Perhaps that is what motivated ninth grader Mark Reiss and his dad, Stan, to climb all of forty-eight peaks of 4000 feet or higher in New Hampshire, most of which are in the White Mountains range. They began their quest in 2012 and finished about two years later. The experience, Mark said in his Senior Reflection, drove home the importance of persevering through difficulty.
“If you’re challenged by something, push yourself,” he declared. “You’ll remember it forever.”
Mark and his dad didn’t really know “what we were in for,” Mark said, and hadn’t considered at first that one has to hike to the mountain before one can hike up it. The hikes, up mountains that ranged from 4003 to 6288 feet, were “really difficult,” some of them involving a fifteen-mile round trip. And there were the “heartbreaking moments,” he added, of reaching the top of a peak only to realize that they were only partly there; another peak loomed in front of them.
The hikes, though meditative, were sometimes a bit exciting. Like the time father and son turned a sharp corner and confronted some ground birds that began screeching and flapping at them. Or the days when the fog that settled over the mountain caused them to be disoriented, if not temporarily lost.
The hikers were exhausted and sore, Mark said in an interview after his reflection, and he usually fell asleep on the ride back home after a stop at their “landmark” Burger King. But even when the two considered quitting, they would say to each other, “We started this, and if we stay committed, we’ll be glad.”
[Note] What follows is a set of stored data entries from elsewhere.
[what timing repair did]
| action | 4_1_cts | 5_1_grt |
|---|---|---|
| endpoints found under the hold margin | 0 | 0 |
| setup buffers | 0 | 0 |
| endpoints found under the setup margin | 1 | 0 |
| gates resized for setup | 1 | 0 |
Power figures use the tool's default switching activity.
**config.mk**
```make
export PLATFORM = sky130hd
export DESIGN_NAME = fft_out_reorder_flat
export DESIGN_NICKNAME = d
export VERILOG_FILES = /design/src/rtl/fft_out_reorder_if.sv /design/src/rtl/fft_out_reorder.sv /design/src/flat_wrapper.sv
export SDC_FILE = /design/constraint.sdc
export NUM_CORES = 2
export LEC_CHECK = 0
export CAP_MARGIN = 10
export CORE_MARGIN = 4
export CORE_UTILIZATION = 55
export CTS_CLUSTER_DIAMETER = 80
export CTS_CLUSTER_SIZE = 28
export DETAILED_ROUTE_END_ITERATION = 12
export DONT_BUFFER_PORTS = 1
export PLACE_DENSITY = 0.8
export SYNTH_ARGS = -nofsm -noshare
export SYNTH_HDL_FRONTEND = slang
export SYNTH_SLANG_ARGS = --single-unit
```
**constraint.sdc**
```tcl
create_clock -name clk -period 11.15 [get_ports clk]
set_input_delay 0.5575 -clock clk [delete_from_list [all_inputs] [get_ports clk]]
set_output_delay 0.5575 -clock clk [all_outputs]
set_load 0.1 [all_outputs]
```
**src/rtl/seq_pattern_tx.sv**
```systemverilog
// Serial pattern transmitter: sends a captured WIDTH-bit pattern MSB-first, reps times,
// with GAP_CYCLES idle cycles between repetitions. Define SEQ_PATTERN_TX_PARITY_EN to append an even-parity bit.
module seq_pattern_tx #(
  parameter int WIDTH      = 3,
  parameter int GAP_CYCLES = 1,
  parameter int REP_W      = 4
) (
  input  logic             clk,
  input  logic             rst,
  input  logic             start,
  input  logic [WIDTH-1:0] pattern,
  input  logic [REP_W-1:0] reps,
  output logic             out,
  output logic             bit_valid,
  output logic             busy,
  output logic             done,
  output logic [2:0]       state_dbg
);

  localparam int BW = (WIDTH > 1) ? $clog2(WIDTH) : 1;
  localparam logic [BW-1:0] BIT_LAST = BW'(WIDTH - 1);
  localparam int GAP_LAST_I = (GAP_CYCLES > 0) ? GAP_CYCLES - 1 : 0;
  localparam logic [3:0] GAP_LAST = 4'(GAP_LAST_I);

  typedef enum logic [2:0] {
    S_IDLE = 3'd0,
    S_SEND = 3'd1,
`ifdef SEQ_PATTERN_TX_PARITY_EN
    S_PAR  = 3'd2,
`endif
    S_GAP  = 3'd3,
    S_DONE = 3'd4
  } state_t;

  state_t           state_q, state_d;
  logic [WIDTH-1:0] pat_q, pat_d;
  logic [WIDTH-1:0] shreg_q, shreg_d;
  logic [BW-1:0]    bit_cnt_q, bit_cnt_d;
  logic [REP_W-1:0] rep_cnt_q, rep_cnt_d;
  logic [3:0]       gap_cnt_q, gap_cnt_d;
  logic             rep_end;

  always_ff @(posedge clk or posedge rst) begin
    if (rst) begin
      state_q   <= S_IDLE;
      pat_q     <= '0;
      shreg_q   <= '0;
      bit_cnt_q <= '0;
      rep_cnt_q <= '0;
      gap_cnt_q <= '0;
    end else begin
      state_q   <= state_d;
      pat_q     <= pat_d;
      shreg_q   <= shreg_d;
      bit_cnt_q <= bit_cnt_d;
      rep_cnt_q <= rep_cnt_d;
      gap_cnt_q <= gap_cnt_d;
    end
  end

  // start is a one-sided request: it is accepted on any edge seen in IDLE and
  // ignored in every other state, so there is no separate ready signal.
  always_comb begin
    state_d   = state_q;
    pat_d     = pat_q;
    shreg_d   = shreg_q;
    bit_cnt_d = bit_cnt_q;
    rep_cnt_d = rep_cnt_q;
    gap_cnt_d = gap_cnt_q;
    rep_end   = 1'b0;
    case (state_q)
      S_IDLE: begin
        if (start) begin
          pat_d     = pattern;
          shreg_d   = pattern;
          rep_cnt_d = reps;
          bit_cnt_d = '0;
          gap_cnt_d = '0;
          state_d   = (reps != '0) ? S_SEND : S_DONE;
        end
      end
      S_SEND: begin
        shreg_d = {shreg_q[WIDTH-2:0], 1'b0};
        if (bit_cnt_q == BIT_LAST) begin
          bit_cnt_d = '0;
`ifdef SEQ_PATTERN_TX_PARITY_EN
          state_d   = S_PAR;
`else
          rep_end   = 1'b1;
`endif
        end else begin
          bit_cnt_d = bit_cnt_q + BW'(1);
        end
      end
`ifdef SEQ_PATTERN_TX_PARITY_EN
      S_PAR: rep_end = 1'b1;
`endif
      S_GAP: begin
        if (gap_cnt_q == GAP_LAST) begin
          gap_cnt_d = '0;
          shreg_d   = pat_q;
          state_d   = S_SEND;
        end else begin
          gap_cnt_d = gap_cnt_q + 4'd1;
        end
      end
      S_DONE:  state_d = S_IDLE;
      default: state_d = S_IDLE;
    endcase

    // End of a repetition: rep_cnt_q is never 0 here, so the decrement cannot wrap.
    if (rep_end) begin
      rep_cnt_d = rep_cnt_q - REP_W'(1);
      if (rep_cnt_q == REP_W'(1)) begin
        state_d = S_DONE;
      end else if (GAP_CYCLES == 0) begin
        shreg_d = pat_q;
        state_d = S_SEND;
      end else begin
        gap_cnt_d = '0;
        state_d   = S_GAP;
      end
    end
  end

  always_comb begin
    out       = 1'b0;
    bit_valid = 1'b0;
    busy      = 1'b0;
    done      = 1'b0;
    case (state_q)
      S_SEND: begin
        out       = shreg_q[WIDTH-1];
        bit_valid = 1'b1;
        busy      = 1'b1;
      end
`ifdef SEQ_PATTERN_TX_PARITY_EN
      S_PAR: begin
        out       = ^pat_q;
        bit_valid = 1'b1;
        busy      = 1'b1;
      end
`endif
      S_GAP:   busy = 1'b1;
      S_DONE:  done = 1'b1;
      default: ;
    endcase
  end

  assign state_dbg = state_q;

endmodule

```
## config.mk

```make
export PLATFORM = sky130hd
export DESIGN_NAME = simd_loop_cfg_issuer_flat
export DESIGN_NICKNAME = d
export VERILOG_FILES = /design/src/rtl/simd_loop_cfg_issuer_if.sv /design/src/rtl/simd_loop_cfg_issuer.sv /design/src/flat_wrapper.sv
export SDC_FILE = /design/constraint.sdc
export NUM_CORES = 1
export LEC_CHECK = 0
export BUFFER_PORTS_ARGS = -buffer_cell sky130_fd_sc_hd__buf_2
export CAP_MARGIN = 5
export CORE_UTILIZATION = 40
export CTS_BUF_LIST = sky130_fd_sc_hd__clkbuf_8
export DETAILED_ROUTE_END_ITERATION = 10
export PLACE_DENSITY = 0.67
export SKIP_CTS_REPAIR_TIMING = 1
export SYNTH_ARGS = -nofsm -noshare
export SYNTH_HDL_FRONTEND = slang
export SYNTH_SLANG_ARGS = --single-unit
export TNS_END_PERCENT = 5
```

## constraint.sdc

```tcl
create_clock -name clk -period 5.67 [get_ports clk]
set_input_delay 0.567 -clock clk [delete_from_list [all_inputs] [get_ports clk]]
set_output_delay 0.567 -clock clk [all_outputs]
set_load 0.05 [all_outputs]
```
`config.mk`:
```
export PLATFORM = sky130hd
export DESIGN_NAME = bcd_scan_display
export DESIGN_NICKNAME = d
export VERILOG_FILES = /design/src/rtl/bcd_scan_display.sv
export SDC_FILE = /design/constraint.sdc
export NUM_CORES = 1
export LEC_CHECK = 0
export BUFFER_PORTS_ARGS = -buffer_cell sky130_fd_sc_hd__buf_2
export CORE_MARGIN = 2
export CORE_UTILIZATION = 60
export DETAILED_ROUTE_END_ITERATION = 10
export GPL_TIMING_DRIVEN = 0
export PLACE_DENSITY = 0.8
export SLEW_MARGIN = 20
export SYNTH_ARGS = -nofsm -noshare
export SYNTH_HDL_FRONTEND = slang
export SYNTH_SLANG_ARGS = --single-unit
```
`constraint.sdc`:
```
create_clock -name clk -period 5.7 [get_ports clk]
set_input_delay 0.285 -clock clk [delete_from_list [all_inputs] [get_ports clk]]
set_output_delay 0.285 -clock clk [all_outputs]
set_load 0.02 [all_outputs]
```
`src/rtl/bcd_scan_display.sv`:
```
`default_nettype none
// ============================================================================
// Module   : bcd_scan_display
// Brief    : Handshaked binary-to-BCD (double-dabble) converter driving a
//            time-multiplexed common-anode seven-segment display.
// Revision : 1.0 - initial release
// ============================================================================
module bcd_scan_display #(
  parameter int BIN_W    = 16,
  parameter int DIGITS   = 4,
  parameter int SIGNED   = 0,
  parameter int BLANK_LZ = 1,
  parameter int SCAN_DIV = 131072
) (
  input  logic              clk,
  input  logic              rst,
  input  logic [BIN_W-1:0]  bin,
  input  logic              in_valid,
  output logic              in_ready,
  output logic              done,
  input  logic [DIGITS-1:0] dp_mask,
  input  logic              blank,
  output logic [6:0]        seg,
  output logic              dp,
  output logic [DIGITS-1:0] an
);

  function automatic int calc_nib(input int w);
    logic [63:0] v;
    int          n;
    v = (64'd1 << w) - 64'd1;
    n = 0;
    for (int k = 0; k < 20; k++) begin
      if (v != 64'd0) begin
        v = v / 64'd10;
        n = n + 1;
      end
    end
    return n;
  endfunction

  localparam int NIB  = calc_nib(BIN_W);
  localparam int NPAD = (NIB > DIGITS) ? NIB : DIGITS;
  localparam int CW   = $clog2(BIN_W);
  localparam int SW   = $clog2(SCAN_DIV);
  localparam int IW   = (DIGITS > 1) ? $clog2(DIGITS) : 1;

  localparam logic [6:0] c_seg_off  = 7'b1111111;
  localparam logic [6:0] c_seg_dash = 7'b0111111;

  typedef enum logic [1:0] {
    S_IDLE   = 2'd0,
    S_SHIFT  = 2'd1,
    S_COMMIT = 2'd2
  } state_t;

  state_t             r_state;
  logic               r_ready;
  logic               r_done;
  logic [CW-1:0]      r_cnt;
  logic [BIN_W-1:0]   r_mag;
  logic               r_neg;
  logic [4*NIB-1:0]   r_bcd;
  logic [4*NIB-1:0]   r_disp_bcd;
  logic               r_disp_neg;
  logic               r_disp_ovf;
  logic [SW-1:0]      r_scan;
  logic [IW-1:0]      r_idx;
  logic [6:0]         r_seg;
  logic               r_dp;
  logic [DIGITS-1:0]  r_an;

  logic               w_neg;
  logic [BIN_W-1:0]   w_mag;
  logic [4*NIB-1:0]   w_add;
  logic [4*NIB-1:0]   w_bcd_nxt;
  logic               w_ovf;
  logic [4*NPAD-1:0]  w_pad;
  logic [3:0]         w_dig [DIGITS];
  logic [DIGITS-1:0]  w_lzb;
  logic [6:0]         w_seg;
  logic               w_dp;
  logic [DIGITS-1:0]  w_an;

  // Two's complement taken as unsigned so the most negative value still converts.
  assign w_neg = (SIGNED != 0) && bin[BIN_W-1];
  assign w_mag = w_neg ? (~bin + 1'b1) : bin;

  always_comb begin
    w_add = r_bcd;
    for (int k = 0; k < NIB; k++) begin
      if (w_add[4*k +: 4] >= 4'd5) w_add[4*k +: 4] = w_add[4*k +: 4] + 4'd3;
    end
    w_bcd_nxt = (w_add << 1) | {{(4*NIB-1){1'b0}}, r_mag[BIN_W-1]};
  end

  always_comb begin
    w_ovf = 1'b0;
    for (int k = 0; k < NIB; k++) begin
      if ((k >= (r_neg ? DIGITS - 1 : DIGITS)) && (w_bcd_nxt[4*k +: 4] != 4'd0)) w_ovf = 1'b1;
    end
  end

  always_ff @(posedge clk) begin
    if (rst) begin
      r_state    <= S_IDLE;
      r_ready    <= 1'b1;
      r_done     <= 1'b0;
      r_cnt      <= '0;
      r_mag      <= '0;
      r_neg      <= 1'b0;
      r_bcd      <= '0;
      r_disp_bcd <= '0;
      r_disp_neg <= 1'b0;
      r_disp_ovf <= 1'b0;
    end else begin
      r_done <= 1'b0;
      case (r_state)
        S_IDLE: begin
          if (in_valid) begin
            r_mag   <= w_mag;
            r_neg   <= w_neg;
            r_bcd   <= '0;
            r_cnt   <= '0;
            r_ready <= 1'b0;
            r_state <= S_SHIFT;
          end
        end
        S_SHIFT: begin
          r_bcd <= w_bcd_nxt;
          r_mag <= r_mag << 1;
          r_cnt <= r_cnt + 1'b1;
          // Final shift: publish digits, sign and overflow together.
          if (r_cnt == CW'(BIN_W - 1)) begin
            r_disp_bcd <= w_bcd_nxt;
            r_disp_neg <= r_neg;
            r_disp_ovf <= w_ovf;
            r_done     <= 1'b1;
            r_state    <= S_COMMIT;
          end
        end
        S_COMMIT: begin
          r_ready <= 1'b1;
          r_state <= S_IDLE;
        end
        default: begin
          r_ready <= 1'b1;
          r_state <= S_IDLE;
        end
      endcase
    end
  end

  generate
    if (NPAD > NIB) begin : g_pad
      assign w_pad = {{(4*(NPAD-NIB)){1'b0}}, r_disp_bcd};
    end else begin : g_nopad
      assign w_pad = r_disp_bcd;
    end
  endgenerate

  generate
    for (genvar i = 0; i < DIGITS; i++) begin : g_digit
      assign w_dig[i] = w_pad[4*i +: 4];
      if (i == 0) begin : g_lsd
        assign w_lzb[i] = 1'b0;
      end else begin : g_upper
        assign w_lzb[i] = (BLANK_LZ != 0) && (w_pad[4*NPAD-1:4*i] == '0);
      end
    end
  endgenerate

  function automatic logic [6:0] seg_decode(input logic [3:0] n);
    case (n)
      4'd0:    return 7'b1000000;
      4'd1:    return 7'b1111001;
      4'd2:    return 7'b0100100;
      4'd3:    return 7'b0110000;
      4'd4:    return 7'b0011001;
      4'd5:    return 7'b0010010;
      4'd6:    return 7'b0000010;
      4'd7:    return 7'b1111000;
      4'd8:    return 7'b0000000;
      4'd9:    return 7'b0011000;
      default: return 7'b1111111;
    endcase
  endfunction

  always_comb begin
    w_seg = c_seg_off;
    w_dp  = 1'b1;
    w_an  = '1;
    if (!blank) begin
      w_an = ~(DIGITS'(1) << r_idx);
      w_dp = ~dp_mask[r_idx];
      if (r_disp_ovf)                                  w_seg = c_seg_dash;
      else if (r_disp_neg && (r_idx == IW'(DIGITS-1))) w_seg = c_seg_dash;
      else if (w_lzb[r_idx])                           w_seg = c_seg_off;
      else                                             w_seg = seg_decode(w_dig[r_idx]);
    end
  end

  always_ff @(posedge clk) begin
    if (rst) begin
      r_scan <= '0;
      r_idx  <= '0;
      r_seg  <= c_seg_off;
      r_dp   <= 1'b1;
      r_an   <= '1;
    end else begin
      if (r_scan == SW'(SCAN_DIV - 1)) begin
        r_scan <= '0;
        r_idx  <= (r_idx == IW'(DIGITS - 1)) ? '0 : r_idx + 1'b1;
      end else begin
        r_scan <= r_scan + 1'b1;
      end
      r_seg <= w_seg;
      r_dp  <= w_dp;
      r_an  <= w_an;
    end
  end

  assign in_ready = r_ready;
  assign done     = r_done;
  assign seg      = r_seg;
  assign dp       = r_dp;
  assign an       = r_an;

endmodule
`default_nettype wire

```
==> results by group <==
Logic synthesis
  • EDFF count, synth: 0
  • Commonest register cell after synthesis: dfxtp_1
  • Sequential share of the synthesized area: 42.94%
  • #FFs+latches synth: 96
  • Async S/R FF share, synth: 0%
  • Post-Syn Area per Cell: 8.152 sq um
  • Yosys warns: 0
  • Mapped Cells: 549
  • Netlist Area Pre-Place: 4476 sq um
  • Net Count, Synth: 595
  • Distinct cells, synth: 38

Floorplan
  • Ports: 38
  • Die Area: 8166 sq um
  • Die Wd: 90.37 um
  • Die height: 90.37 um
  • Initial core utilization: 61.70%
  • Row count: 31
  • Core box area: 7253 sq um

STA
  • Relative slew slack: 57.52%
  • Fmax: 406.8 MHz
  • Fin crit period: 2458 ps
  • Minimum hold slack: 195.6 ps
  • Clock Skews: 8.455 ps
  • Final setup vio count: 0
  • Max-slew violation count: 0
  • Setup ws final: 3242 ps
  • Fin crit share: 43.13%
  • Least-Margin Pin Slew: 631.4 ps
  • Unrepaired setup endpoints after global routing: no
  • Final Hold Violating Endpoints: 0
  • Final TNS setup: 0 ps

GRT
  • GRT overflow: 0
  • First-pass GRT wire length: 15.97 mm
  • Initial antenna violation count: 0
  • Largest net degree at the start of global routing: 20
  • Vias in the first global route: 3,557
  • GRT Total Usage: 23.87%

Setup path
  • Worst Path Arrival: 2730 ps
  • Startpoint types: flop
  • CP required: 5970 ps
  • Crit path kind: reg -> reg
  • CP max FO: 10
  • Critical Path End Type: flop

Drt
  • Via density: 5.436
  • Residual DRC: 0
  • Final WL: 9.437 mm
  • Final ANT Viol Nets: 0
  • Initial DRT Pass Iterations: 4
  • Per-cell routed wire length: 13.50 um
  • 1st-iter DRT viols: 226
  • Routed via count: 3,800

Final layout
  • Most frequent cells in the layout: nor2_1 (105), dfxtp_1 (96), a21oi_1 (51), nand2_1 (48), buf_2 (40)
  • Most common cell after layout, fill and taps aside: nor2_1
  • Share of layout cells above drive strength 1: 11.50%
  • Layout Cells excl Fill: 699
  • # fillers: 628
  • Final Net Count: 641
  • Area grow syn2layout: 11.10%
  • Ant diodes: 0

Clock network
  • Setup bufs post-CTS: 0
  • Clk sink count: 96
  • CTS tree: yes
  • Total CTS buffers: 9
  • CTS root buffer: clkbuf_8
  • Reg clk slew, reported paths: 100 ps
  • Clk_lat worst skew: 380 ps
  • PostCTS Resize Cnt: 0
  • Clock Path Buffers: 2
  • Hold-fix buffers, CTS: 0
  • Htree depth: 3

Placed design
  • GPL Wtd Cong: 0.8517
  • Cells after DPL: 683
  • Post-Place Worst Slack: 3250 ps
  • Detailed placer's ending HPWL: 6.824 mm
  • PortBufs: 35

Pwr
  • Final Total Pwr: 1.229 mW
  • Power Density: 247.3 nW/um^2
  • Peak VDD IR: 145.4 uV
  • Leakage: 1.922 nW

Flow run
  • Max-Cap Viols: 0

Min path
  • HP Class: in -> reg

Status
  • Status: finished, final reports clean
[logic make-up (layout without fill, tap and decap cells)]
group / count (synthesis) / count (layout) / synth area share [%]
compound gates: 101 / 101 / 13.00
xor+xnor: 18 / 18 / 3.522
fa+ha+maj: 22 / 22 / 6.150
buf+inv: 53 / 104 / 4.920
flops: 96 / 96 / 42.94
mux: 13 / 13 / 4.305
simple gates: 246 / 246 / 25.16
[sequential cells by signal (all words and copies together) (netlist names)]
name        flops
an              4
done            1
dp              1
in_ready        1
r_bcd          20
r_cnt           4
r_disp_bcd     20
r_disp_ovf      1
r_idx           2
r_mag          16
r_scan         17
r_state         2
seg             7
File: src/rtl/elevator_scan_ctrl_if.sv
// rtl/elevator_scan_ctrl_if.sv - floor-call request channel between call logic and the car controller
// The controller answers a call on the same channel with an out-of-range error pulse.
interface elevator_scan_ctrl_if #(
    parameter int FLOOR_W = 4
) ();
    logic               req_valid;
    logic [FLOOR_W-1:0] req_floor;
    logic               req_err;

    modport master (
        output req_valid,
        output req_floor,
        input  req_err
    );

    modport slave (
        input  req_valid,
        input  req_floor,
        output req_err
    );
endinterface

File: src/rtl/elevator_scan_ctrl.sv
// rtl/elevator_scan_ctrl.sv - SCAN-order elevator controller with per-floor travel and door dwell timing
// Calls are latched into a pending bitmap; the car keeps direction while calls remain ahead.
module elevator_scan_ctrl #(
    parameter int NUM_FLOORS  = 10,
    parameter int FLOOR_W     = 4,
    parameter int MOVE_CYCLES = 4,
    parameter int DOOR_CYCLES = 8
) (
    input  logic                  clk,
    input  logic                  rst,
    elevator_scan_ctrl_if.slave   req,
    output logic [FLOOR_W-1:0]    current_floor,
    output logic                  moving,
    output logic                  direction,
    output logic                  door_open,
    output logic                  arrived,
    output logic [NUM_FLOORS-1:0] pending
);
    localparam int CNT_MAX = (MOVE_CYCLES > DOOR_CYCLES) ? MOVE_CYCLES : DOOR_CYCLES;
    localparam int CNT_W   = (CNT_MAX > 1) ? $clog2(CNT_MAX) : 1;
    localparam logic [CNT_W-1:0]   MOVE_LAST = CNT_W'(MOVE_CYCLES - 1);
    localparam logic [CNT_W-1:0]   DOOR_LAST = CNT_W'(DOOR_CYCLES - 1);
    localparam logic [FLOOR_W:0]   FLOOR_LIM = (FLOOR_W + 1)'(NUM_FLOORS);

    typedef enum logic [1:0] {
        IDLE = 2'd0,
        MOVE = 2'd1,
        DOOR = 2'd2
    } state_t;

    state_t              state;
    logic [CNT_W-1:0]    cnt;

    logic                req_in_range;
    logic                req_here;
    logic                req_latch;
    logic [FLOOR_W-1:0]  step_floor;
    logic [NUM_FLOORS-1:0] req_bit;
    logic [NUM_FLOORS-1:0] above_mask;
    logic [NUM_FLOORS-1:0] below_mask;
    logic [NUM_FLOORS-1:0] step_bit;
    logic [NUM_FLOORS-1:0] pend_req;
    logic                step_hit;
    logic                call_ahead;
    logic                call_behind;

    assign moving    = (state == MOVE);
    assign door_open = (state == DOOR);

    always_comb begin
        req_in_range = req.req_valid && ({1'b0, req.req_floor} < FLOOR_LIM);
        // A call for the floor the car is standing at reopens/holds the door instead of latching.
        req_here     = req_in_range && (req.req_floor == current_floor) && (state != MOVE);
        req_latch    = req_in_range && !req_here;
        step_floor   = direction ? (current_floor + 1'b1) : (current_floor - 1'b1);
        req_bit      = '0;
        above_mask   = '0;
        below_mask   = '0;
        step_bit     = '0;
        for (int i = 0; i < NUM_FLOORS; i++) begin
            req_bit[i]    = req_latch && (req.req_floor == FLOOR_W'(i));
            above_mask[i] = (FLOOR_W'(i) > current_floor);
            below_mask[i] = (FLOOR_W'(i) < current_floor);
            step_bit[i]   = (step_floor == FLOOR_W'(i));
        end
        pend_req    = pending | req_bit;
        step_hit    = |(pend_req & step_bit);
        call_ahead  = direction ? |(pending & above_mask) : |(pending & below_mask);
        call_behind = direction ? |(pending & below_mask) : |(pending & above_mask);
    end

    always_ff @(posedge clk) begin
        if (rst) begin
            state         <= IDLE;
            cnt           <= '0;
            current_floor <= '0;
            direction     <= 1'b1;
            pending       <= '0;
            arrived       <= 1'b0;
            req.req_err   <= 1'b0;
        end else begin
            req.req_err <= req.req_valid && !req_in_range;
            arrived     <= 1'b0;
            pending     <= pend_req;
            case (state)
                IDLE: begin
                    if (req_here) begin
                        state <= DOOR;
                        cnt   <= '0;
                    end else if (call_ahead || call_behind) begin
                        direction <= call_ahead ? direction : ~direction;
                        state     <= MOVE;
                        cnt       <= '0;
                    end
                end
                MOVE: begin
                    if (cnt == MOVE_LAST) begin
                        cnt           <= '0;
                        current_floor <= step_floor;
                        // Stop on a latched call or one arriving on the very edge we reach the floor.
                        if (step_hit) begin
                            pending <= pend_req & ~step_bit;
                            arrived <= 1'b1;
                            state   <= DOOR;
                        end
                    end else begin
                        cnt <= cnt + 1'b1;
                    end
                end
                DOOR: begin
                    if (req_here) begin
                        cnt <= '0;
                    end else if (cnt == DOOR_LAST) begin
                        cnt <= '0;
                        if (call_ahead) begin
                            state <= MOVE;
                        end else if (call_behind) begin
                            direction <= ~direction;
                            state     <= MOVE;
                        end else begin
                            state <= IDLE;
                        end
                    end else begin
                        cnt <= cnt + 1'b1;
                    end
                end
                default: state <= IDLE;
            endcase
        end
    end
endmodule
**config.mk**
```make
export PLATFORM = sky130hd
export DESIGN_NAME = switch_allocator
export DESIGN_NICKNAME = d
export VERILOG_FILES = /design/src/rtl/switch_allocator_pkg.sv /design/src/rtl/switch_allocator_rr.sv /design/src/rtl/switch_allocator.sv
export SDC_FILE = /design/constraint.sdc
export NUM_CORES = 1
export LEC_CHECK = 0
export CAP_MARGIN = 20
export CORE_UTILIZATION = 30
export CTS_BUF_LIST = sky130_fd_sc_hd__clkbuf_8
export DETAILED_ROUTE_END_ITERATION = 12
export GPL_TIMING_DRIVEN = 0
export PLACE_DENSITY = 0.52
export SETUP_SLACK_MARGIN = 0.1
export SYNTH_ARGS = -nofsm -noshare
export SYNTH_HDL_FRONTEND = slang
export SYNTH_SLANG_ARGS = --single-unit
```
**constraint.sdc**
```tcl
create_clock -name clk -period 9.9 [get_ports clk]
set_input_delay 2.97 -clock clk [delete_from_list [all_inputs] [get_ports clk]]
set_output_delay 2.97 -clock clk [all_outputs]
set_load 0.01 [all_outputs]
```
Now Mark and his dad maintain a trail on one of those peaks, Mt. Monroe, that they have adopted, cutting branches below the tree line, and above it, creating four-foot by four-foot rock cairns to help guide hikers in the fog.
Mark is an outdoors enthusiast, and when he isn’t hiking he likes to ski and play soccer, his favorite sport. He plays at Fenn and on the FC Stars team. Mark was a member of the Youth in Philanthropy Group this year, and serves as a Big Brother to a younger student. He calls biology his favorite class as he likes “learning interesting things, hands on,” but adds that his Spanish class is “always a lot of fun.”
At home Mark is one of three children; he has a twin sister and an older brother, both of whom attend Groton School, where Mark will join them in the fall. When he is not playing soccer or hiking, Mark enjoys spending time with his family, especially watching movies; a recent favorite is The Martian, but Mark always tries to read the book first, and in this case (and in many others, he notes), “the book was better.”
When he graduates in June, Mark will miss, “The way the boys act here; how they reflect the School’s core values [honesty, empathy, courage, and respect],” he said. "There are a lot of really nice guys here.”